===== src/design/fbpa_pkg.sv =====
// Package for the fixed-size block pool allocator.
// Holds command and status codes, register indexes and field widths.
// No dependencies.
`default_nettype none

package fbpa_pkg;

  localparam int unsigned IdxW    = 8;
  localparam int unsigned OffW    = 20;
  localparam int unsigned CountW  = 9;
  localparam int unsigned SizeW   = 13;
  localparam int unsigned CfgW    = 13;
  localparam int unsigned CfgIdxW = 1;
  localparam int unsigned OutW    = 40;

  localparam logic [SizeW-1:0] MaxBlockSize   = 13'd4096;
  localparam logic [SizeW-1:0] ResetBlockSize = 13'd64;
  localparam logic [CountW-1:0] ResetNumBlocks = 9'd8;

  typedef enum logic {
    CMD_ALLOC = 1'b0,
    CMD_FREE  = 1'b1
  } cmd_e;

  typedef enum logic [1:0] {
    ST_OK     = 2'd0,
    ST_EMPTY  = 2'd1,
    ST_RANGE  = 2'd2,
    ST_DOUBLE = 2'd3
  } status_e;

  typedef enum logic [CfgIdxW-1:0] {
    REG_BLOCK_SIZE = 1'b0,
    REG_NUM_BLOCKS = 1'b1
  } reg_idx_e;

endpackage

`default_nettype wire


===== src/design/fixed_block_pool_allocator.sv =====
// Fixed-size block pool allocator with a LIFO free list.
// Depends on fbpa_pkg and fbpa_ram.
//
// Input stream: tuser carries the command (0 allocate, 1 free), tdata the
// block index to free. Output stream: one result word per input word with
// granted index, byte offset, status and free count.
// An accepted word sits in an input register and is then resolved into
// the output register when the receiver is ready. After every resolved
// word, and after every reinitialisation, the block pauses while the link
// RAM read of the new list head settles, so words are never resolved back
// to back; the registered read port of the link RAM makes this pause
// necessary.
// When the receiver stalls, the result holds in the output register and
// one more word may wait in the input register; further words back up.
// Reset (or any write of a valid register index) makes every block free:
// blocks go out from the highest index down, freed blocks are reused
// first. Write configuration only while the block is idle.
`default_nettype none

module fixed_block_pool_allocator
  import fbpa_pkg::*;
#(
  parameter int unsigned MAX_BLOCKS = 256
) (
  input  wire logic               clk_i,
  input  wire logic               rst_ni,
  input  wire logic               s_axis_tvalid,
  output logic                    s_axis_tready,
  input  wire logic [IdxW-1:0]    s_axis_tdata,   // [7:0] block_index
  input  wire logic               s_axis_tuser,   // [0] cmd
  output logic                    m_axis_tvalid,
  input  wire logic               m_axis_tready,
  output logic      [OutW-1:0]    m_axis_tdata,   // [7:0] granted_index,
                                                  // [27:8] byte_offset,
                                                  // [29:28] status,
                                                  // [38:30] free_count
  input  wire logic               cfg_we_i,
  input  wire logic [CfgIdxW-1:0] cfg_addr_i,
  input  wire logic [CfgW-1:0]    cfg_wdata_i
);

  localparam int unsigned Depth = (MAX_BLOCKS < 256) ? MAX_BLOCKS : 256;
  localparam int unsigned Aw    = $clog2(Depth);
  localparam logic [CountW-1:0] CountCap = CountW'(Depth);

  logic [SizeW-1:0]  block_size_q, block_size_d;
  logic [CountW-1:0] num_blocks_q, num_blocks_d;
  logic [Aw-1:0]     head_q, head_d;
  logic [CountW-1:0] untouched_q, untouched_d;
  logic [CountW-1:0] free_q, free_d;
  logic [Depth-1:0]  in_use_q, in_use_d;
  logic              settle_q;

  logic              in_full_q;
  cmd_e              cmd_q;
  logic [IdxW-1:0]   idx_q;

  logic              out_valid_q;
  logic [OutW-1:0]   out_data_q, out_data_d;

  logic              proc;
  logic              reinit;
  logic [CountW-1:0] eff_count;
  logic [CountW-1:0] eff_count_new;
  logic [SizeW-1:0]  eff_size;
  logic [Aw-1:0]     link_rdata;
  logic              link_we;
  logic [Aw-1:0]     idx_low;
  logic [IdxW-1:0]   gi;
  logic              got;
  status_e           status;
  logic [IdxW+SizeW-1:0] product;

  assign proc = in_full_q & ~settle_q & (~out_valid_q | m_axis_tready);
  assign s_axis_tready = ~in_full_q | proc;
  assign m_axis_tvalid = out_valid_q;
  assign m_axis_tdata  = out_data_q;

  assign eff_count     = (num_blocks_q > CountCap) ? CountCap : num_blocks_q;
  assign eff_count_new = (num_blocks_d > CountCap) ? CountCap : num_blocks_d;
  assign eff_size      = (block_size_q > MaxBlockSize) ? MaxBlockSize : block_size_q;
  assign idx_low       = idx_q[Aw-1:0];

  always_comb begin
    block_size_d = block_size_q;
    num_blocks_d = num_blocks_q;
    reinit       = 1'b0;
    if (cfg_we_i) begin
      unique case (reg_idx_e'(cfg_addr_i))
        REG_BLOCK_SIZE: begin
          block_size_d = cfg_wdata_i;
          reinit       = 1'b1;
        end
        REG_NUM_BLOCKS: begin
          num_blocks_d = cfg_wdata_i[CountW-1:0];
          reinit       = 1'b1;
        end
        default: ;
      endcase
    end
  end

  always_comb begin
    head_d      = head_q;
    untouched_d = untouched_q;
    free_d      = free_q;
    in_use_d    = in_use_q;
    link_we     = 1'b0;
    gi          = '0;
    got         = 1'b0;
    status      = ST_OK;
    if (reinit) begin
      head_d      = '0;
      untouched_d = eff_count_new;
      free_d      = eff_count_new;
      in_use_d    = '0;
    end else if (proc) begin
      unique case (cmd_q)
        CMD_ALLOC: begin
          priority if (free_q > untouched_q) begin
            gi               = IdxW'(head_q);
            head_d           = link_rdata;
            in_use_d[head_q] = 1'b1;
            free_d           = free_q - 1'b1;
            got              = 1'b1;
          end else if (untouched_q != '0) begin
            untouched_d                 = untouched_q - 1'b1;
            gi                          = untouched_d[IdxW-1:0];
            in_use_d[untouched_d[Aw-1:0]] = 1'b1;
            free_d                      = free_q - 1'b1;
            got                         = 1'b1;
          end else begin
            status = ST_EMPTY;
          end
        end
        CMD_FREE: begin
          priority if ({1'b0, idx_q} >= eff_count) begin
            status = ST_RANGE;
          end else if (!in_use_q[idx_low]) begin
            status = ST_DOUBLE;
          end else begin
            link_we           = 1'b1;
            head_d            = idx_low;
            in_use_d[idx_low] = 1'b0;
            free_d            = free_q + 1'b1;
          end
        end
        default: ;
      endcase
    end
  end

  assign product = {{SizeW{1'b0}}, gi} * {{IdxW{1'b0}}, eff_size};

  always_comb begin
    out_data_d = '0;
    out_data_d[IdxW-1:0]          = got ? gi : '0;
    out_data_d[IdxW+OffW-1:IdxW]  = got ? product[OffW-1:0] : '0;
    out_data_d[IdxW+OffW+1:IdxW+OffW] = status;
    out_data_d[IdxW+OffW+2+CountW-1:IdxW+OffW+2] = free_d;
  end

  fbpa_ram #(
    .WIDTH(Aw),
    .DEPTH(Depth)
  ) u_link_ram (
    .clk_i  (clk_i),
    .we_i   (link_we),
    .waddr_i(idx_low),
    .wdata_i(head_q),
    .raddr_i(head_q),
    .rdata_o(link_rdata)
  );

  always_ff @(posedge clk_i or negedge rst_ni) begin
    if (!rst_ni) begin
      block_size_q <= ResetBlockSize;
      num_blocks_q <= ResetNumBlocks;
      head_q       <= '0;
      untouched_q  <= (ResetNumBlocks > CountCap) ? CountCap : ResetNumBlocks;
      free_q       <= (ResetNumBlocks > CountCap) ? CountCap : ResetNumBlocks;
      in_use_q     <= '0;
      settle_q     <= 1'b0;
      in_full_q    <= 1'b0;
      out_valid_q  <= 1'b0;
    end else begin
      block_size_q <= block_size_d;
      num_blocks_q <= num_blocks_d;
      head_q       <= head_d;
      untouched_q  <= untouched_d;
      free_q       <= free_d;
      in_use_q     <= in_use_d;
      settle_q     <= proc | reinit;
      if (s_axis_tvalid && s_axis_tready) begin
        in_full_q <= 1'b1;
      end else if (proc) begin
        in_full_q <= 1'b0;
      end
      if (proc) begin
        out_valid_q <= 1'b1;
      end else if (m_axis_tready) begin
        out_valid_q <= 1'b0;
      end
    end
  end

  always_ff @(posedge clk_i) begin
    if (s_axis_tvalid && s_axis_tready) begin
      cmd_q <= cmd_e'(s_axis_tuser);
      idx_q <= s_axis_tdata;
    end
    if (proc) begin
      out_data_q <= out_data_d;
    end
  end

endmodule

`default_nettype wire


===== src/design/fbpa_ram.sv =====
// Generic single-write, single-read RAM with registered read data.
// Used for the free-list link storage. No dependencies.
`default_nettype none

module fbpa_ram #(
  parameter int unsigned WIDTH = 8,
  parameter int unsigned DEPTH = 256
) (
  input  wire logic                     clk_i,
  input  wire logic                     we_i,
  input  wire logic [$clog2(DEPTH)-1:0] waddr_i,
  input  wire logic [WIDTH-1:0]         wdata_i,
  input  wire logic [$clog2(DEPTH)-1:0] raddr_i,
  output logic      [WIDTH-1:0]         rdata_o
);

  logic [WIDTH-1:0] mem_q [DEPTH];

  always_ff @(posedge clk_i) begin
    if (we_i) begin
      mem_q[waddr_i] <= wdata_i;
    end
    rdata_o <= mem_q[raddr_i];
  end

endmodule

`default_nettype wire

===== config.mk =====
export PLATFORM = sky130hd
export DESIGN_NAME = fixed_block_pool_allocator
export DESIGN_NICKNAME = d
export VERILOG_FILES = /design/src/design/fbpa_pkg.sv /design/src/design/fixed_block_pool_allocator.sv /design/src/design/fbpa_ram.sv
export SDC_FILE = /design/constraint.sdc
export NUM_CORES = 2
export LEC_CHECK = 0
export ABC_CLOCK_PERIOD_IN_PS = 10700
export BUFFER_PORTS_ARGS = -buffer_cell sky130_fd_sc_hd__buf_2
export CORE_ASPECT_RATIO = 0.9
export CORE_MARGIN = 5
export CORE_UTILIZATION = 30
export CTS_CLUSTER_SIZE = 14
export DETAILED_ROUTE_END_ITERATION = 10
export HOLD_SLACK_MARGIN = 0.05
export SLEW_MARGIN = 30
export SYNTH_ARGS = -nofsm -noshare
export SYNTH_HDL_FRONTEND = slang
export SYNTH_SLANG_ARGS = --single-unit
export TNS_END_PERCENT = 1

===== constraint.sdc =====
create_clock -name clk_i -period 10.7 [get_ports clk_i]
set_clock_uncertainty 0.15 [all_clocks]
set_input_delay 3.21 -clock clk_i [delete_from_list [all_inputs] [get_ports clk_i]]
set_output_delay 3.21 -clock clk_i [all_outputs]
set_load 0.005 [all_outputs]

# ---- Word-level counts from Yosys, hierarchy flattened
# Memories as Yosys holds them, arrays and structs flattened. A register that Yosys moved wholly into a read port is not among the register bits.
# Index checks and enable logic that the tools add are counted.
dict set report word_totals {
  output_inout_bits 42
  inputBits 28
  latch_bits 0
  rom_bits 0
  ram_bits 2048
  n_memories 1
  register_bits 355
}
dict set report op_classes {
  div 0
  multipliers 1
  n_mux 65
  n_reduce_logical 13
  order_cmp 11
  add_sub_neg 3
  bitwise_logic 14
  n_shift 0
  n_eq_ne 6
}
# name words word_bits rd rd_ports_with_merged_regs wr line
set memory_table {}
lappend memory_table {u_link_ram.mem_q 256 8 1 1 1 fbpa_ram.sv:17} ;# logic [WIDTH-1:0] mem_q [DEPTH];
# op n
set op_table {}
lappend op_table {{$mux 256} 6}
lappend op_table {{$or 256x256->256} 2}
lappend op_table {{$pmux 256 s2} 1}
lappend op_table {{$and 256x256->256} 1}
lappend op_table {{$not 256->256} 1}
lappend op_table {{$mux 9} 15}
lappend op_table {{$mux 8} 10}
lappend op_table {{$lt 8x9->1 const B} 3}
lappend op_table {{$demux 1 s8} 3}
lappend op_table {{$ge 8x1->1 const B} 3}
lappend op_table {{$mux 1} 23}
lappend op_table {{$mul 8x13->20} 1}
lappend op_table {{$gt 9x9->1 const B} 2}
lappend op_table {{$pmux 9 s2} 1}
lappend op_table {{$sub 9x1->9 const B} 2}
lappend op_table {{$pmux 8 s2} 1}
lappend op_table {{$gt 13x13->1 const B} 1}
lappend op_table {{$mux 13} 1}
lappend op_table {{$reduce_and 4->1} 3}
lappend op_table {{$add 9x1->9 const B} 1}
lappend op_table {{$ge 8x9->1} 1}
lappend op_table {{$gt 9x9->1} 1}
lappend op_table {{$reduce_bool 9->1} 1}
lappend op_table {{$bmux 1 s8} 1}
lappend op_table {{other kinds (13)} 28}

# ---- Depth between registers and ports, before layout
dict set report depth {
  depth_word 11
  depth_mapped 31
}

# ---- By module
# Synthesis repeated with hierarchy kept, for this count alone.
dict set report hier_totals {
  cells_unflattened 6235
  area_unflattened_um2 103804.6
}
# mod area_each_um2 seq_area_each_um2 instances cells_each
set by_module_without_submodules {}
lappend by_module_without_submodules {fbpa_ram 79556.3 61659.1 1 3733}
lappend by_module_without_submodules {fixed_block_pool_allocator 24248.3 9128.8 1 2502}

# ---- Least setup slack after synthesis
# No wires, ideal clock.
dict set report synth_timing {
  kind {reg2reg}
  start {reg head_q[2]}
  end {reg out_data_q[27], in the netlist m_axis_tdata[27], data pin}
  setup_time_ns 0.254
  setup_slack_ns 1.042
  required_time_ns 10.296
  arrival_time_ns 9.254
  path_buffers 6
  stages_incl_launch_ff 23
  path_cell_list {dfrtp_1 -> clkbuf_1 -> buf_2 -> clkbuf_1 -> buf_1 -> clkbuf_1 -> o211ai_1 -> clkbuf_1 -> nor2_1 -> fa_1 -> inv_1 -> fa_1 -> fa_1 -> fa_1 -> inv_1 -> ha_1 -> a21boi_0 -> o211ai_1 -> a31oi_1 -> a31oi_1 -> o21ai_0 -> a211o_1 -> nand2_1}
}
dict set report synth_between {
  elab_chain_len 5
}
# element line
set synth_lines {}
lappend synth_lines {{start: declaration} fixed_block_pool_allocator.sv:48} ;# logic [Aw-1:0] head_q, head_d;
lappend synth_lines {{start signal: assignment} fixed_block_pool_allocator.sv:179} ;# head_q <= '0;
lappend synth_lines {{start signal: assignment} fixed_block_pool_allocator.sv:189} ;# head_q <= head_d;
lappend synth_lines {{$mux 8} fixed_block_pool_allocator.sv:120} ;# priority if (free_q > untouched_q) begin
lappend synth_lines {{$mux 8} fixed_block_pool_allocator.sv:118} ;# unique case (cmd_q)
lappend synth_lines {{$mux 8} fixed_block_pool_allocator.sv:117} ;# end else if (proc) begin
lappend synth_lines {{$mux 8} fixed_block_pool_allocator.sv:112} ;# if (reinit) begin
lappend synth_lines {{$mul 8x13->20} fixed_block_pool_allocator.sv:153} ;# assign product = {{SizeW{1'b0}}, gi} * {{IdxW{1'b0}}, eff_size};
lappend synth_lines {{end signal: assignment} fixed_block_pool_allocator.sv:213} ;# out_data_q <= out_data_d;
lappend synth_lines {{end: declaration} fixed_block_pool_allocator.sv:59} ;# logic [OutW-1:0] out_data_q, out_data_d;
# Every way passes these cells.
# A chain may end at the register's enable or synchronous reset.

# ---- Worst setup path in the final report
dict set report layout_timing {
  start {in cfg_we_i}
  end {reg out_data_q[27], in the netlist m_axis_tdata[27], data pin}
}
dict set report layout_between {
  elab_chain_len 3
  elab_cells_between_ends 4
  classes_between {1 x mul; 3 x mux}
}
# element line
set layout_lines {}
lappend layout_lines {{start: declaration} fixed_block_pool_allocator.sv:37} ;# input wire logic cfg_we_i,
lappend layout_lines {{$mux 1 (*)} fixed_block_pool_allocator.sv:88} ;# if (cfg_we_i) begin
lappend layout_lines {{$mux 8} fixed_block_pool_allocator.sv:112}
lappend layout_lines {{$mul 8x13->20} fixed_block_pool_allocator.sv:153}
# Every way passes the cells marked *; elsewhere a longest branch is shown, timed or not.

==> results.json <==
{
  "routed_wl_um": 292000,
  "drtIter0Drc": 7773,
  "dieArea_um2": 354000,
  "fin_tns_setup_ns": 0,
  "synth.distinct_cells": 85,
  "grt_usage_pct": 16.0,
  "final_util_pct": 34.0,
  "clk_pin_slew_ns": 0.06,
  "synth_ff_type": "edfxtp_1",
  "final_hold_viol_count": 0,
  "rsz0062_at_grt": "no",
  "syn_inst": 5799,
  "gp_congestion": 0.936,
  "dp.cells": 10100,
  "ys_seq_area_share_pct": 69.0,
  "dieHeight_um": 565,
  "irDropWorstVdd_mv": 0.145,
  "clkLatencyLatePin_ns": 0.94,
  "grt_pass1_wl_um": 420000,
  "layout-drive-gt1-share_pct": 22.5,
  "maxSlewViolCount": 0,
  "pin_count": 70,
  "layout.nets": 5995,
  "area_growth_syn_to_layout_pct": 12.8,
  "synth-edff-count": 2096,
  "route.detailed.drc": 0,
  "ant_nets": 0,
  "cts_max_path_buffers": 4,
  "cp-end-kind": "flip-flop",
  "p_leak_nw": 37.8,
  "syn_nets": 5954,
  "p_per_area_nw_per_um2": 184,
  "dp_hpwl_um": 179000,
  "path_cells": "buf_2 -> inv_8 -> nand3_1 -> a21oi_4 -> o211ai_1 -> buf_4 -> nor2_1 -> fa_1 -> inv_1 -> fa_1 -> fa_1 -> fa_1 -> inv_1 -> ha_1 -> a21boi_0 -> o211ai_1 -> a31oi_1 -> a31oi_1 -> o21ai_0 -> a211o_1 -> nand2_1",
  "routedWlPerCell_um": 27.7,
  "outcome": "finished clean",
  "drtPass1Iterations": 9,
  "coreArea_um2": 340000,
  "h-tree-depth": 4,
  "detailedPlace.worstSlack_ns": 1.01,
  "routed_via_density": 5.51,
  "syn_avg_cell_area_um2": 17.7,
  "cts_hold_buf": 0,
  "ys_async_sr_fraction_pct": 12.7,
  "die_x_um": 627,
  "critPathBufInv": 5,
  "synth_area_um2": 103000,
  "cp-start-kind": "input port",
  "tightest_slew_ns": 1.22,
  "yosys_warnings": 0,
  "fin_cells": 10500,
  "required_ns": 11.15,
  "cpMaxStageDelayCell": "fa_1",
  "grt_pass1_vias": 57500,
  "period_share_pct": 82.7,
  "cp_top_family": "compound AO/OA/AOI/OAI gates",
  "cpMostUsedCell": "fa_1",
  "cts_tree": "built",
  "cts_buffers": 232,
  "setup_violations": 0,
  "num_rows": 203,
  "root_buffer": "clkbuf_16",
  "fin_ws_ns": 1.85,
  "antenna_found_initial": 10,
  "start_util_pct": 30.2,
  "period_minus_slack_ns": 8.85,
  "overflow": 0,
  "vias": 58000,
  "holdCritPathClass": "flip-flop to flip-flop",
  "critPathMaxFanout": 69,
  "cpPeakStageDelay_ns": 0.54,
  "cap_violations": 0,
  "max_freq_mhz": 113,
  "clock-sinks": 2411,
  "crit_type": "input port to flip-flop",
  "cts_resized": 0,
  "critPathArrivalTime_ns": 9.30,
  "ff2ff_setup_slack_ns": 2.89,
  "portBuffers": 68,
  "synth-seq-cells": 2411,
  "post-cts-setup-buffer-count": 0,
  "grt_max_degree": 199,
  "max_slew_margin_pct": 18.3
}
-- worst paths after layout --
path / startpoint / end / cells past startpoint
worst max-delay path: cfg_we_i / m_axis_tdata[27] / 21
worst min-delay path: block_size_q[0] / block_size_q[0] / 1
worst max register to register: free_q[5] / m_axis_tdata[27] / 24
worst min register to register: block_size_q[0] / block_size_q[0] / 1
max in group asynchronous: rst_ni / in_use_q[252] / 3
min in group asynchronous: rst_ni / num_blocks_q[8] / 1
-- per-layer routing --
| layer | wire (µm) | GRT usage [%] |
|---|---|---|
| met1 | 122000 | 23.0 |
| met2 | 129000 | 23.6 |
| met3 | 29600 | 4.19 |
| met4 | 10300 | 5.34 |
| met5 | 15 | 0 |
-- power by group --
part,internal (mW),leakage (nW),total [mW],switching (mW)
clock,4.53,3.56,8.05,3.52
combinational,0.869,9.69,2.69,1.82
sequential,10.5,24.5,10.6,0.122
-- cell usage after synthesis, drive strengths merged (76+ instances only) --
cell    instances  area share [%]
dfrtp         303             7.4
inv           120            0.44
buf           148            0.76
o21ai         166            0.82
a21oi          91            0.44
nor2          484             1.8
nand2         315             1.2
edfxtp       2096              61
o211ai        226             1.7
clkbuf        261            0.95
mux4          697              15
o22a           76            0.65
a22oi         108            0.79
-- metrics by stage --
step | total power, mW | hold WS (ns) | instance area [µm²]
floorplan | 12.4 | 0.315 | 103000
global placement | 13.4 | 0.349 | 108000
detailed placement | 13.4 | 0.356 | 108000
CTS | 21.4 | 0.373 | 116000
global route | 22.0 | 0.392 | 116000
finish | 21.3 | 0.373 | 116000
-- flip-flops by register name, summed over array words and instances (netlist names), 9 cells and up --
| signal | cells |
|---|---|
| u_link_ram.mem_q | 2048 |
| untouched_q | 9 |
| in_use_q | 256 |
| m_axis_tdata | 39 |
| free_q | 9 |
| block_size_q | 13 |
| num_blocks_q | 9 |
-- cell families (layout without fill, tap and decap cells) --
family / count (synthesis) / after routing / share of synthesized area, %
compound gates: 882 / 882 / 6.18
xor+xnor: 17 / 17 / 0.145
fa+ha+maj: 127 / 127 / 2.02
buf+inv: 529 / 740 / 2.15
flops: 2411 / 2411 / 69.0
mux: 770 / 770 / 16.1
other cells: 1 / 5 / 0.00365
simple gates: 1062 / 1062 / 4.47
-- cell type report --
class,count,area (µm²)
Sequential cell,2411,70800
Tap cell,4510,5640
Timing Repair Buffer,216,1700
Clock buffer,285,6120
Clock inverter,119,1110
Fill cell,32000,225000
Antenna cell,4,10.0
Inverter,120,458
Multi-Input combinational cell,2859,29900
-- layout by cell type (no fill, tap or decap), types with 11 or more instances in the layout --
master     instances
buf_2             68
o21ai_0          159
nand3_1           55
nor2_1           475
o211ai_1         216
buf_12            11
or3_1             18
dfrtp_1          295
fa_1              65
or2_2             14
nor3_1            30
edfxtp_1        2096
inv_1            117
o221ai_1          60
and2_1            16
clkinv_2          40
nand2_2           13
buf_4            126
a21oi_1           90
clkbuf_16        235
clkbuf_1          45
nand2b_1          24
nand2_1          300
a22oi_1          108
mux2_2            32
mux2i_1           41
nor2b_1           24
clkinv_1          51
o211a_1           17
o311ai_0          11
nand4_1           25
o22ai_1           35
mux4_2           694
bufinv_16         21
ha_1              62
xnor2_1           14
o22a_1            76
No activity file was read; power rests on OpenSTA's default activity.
#####
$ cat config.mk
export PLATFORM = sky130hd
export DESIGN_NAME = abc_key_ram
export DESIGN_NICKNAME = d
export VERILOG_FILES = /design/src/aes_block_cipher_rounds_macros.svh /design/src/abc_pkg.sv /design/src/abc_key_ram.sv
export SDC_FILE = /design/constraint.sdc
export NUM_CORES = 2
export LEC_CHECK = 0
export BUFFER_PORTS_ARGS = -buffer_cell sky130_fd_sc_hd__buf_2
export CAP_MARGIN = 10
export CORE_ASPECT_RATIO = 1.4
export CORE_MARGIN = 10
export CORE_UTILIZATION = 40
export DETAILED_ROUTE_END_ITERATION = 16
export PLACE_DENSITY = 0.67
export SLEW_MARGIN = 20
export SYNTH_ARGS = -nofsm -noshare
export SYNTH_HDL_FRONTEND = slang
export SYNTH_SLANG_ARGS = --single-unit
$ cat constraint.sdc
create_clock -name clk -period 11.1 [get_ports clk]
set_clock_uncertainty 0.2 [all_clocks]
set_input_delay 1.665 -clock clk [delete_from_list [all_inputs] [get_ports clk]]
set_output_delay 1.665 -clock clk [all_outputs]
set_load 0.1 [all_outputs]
#####
### [DIRECTIONS FOR THIS TASK]
Gather each line from the entries above that includes the word "CfgW".

### [ANSWER BOX]
  localparam int unsigned CfgW    = 13;
  input  wire logic [CfgW-1:0]    cfg_wdata_i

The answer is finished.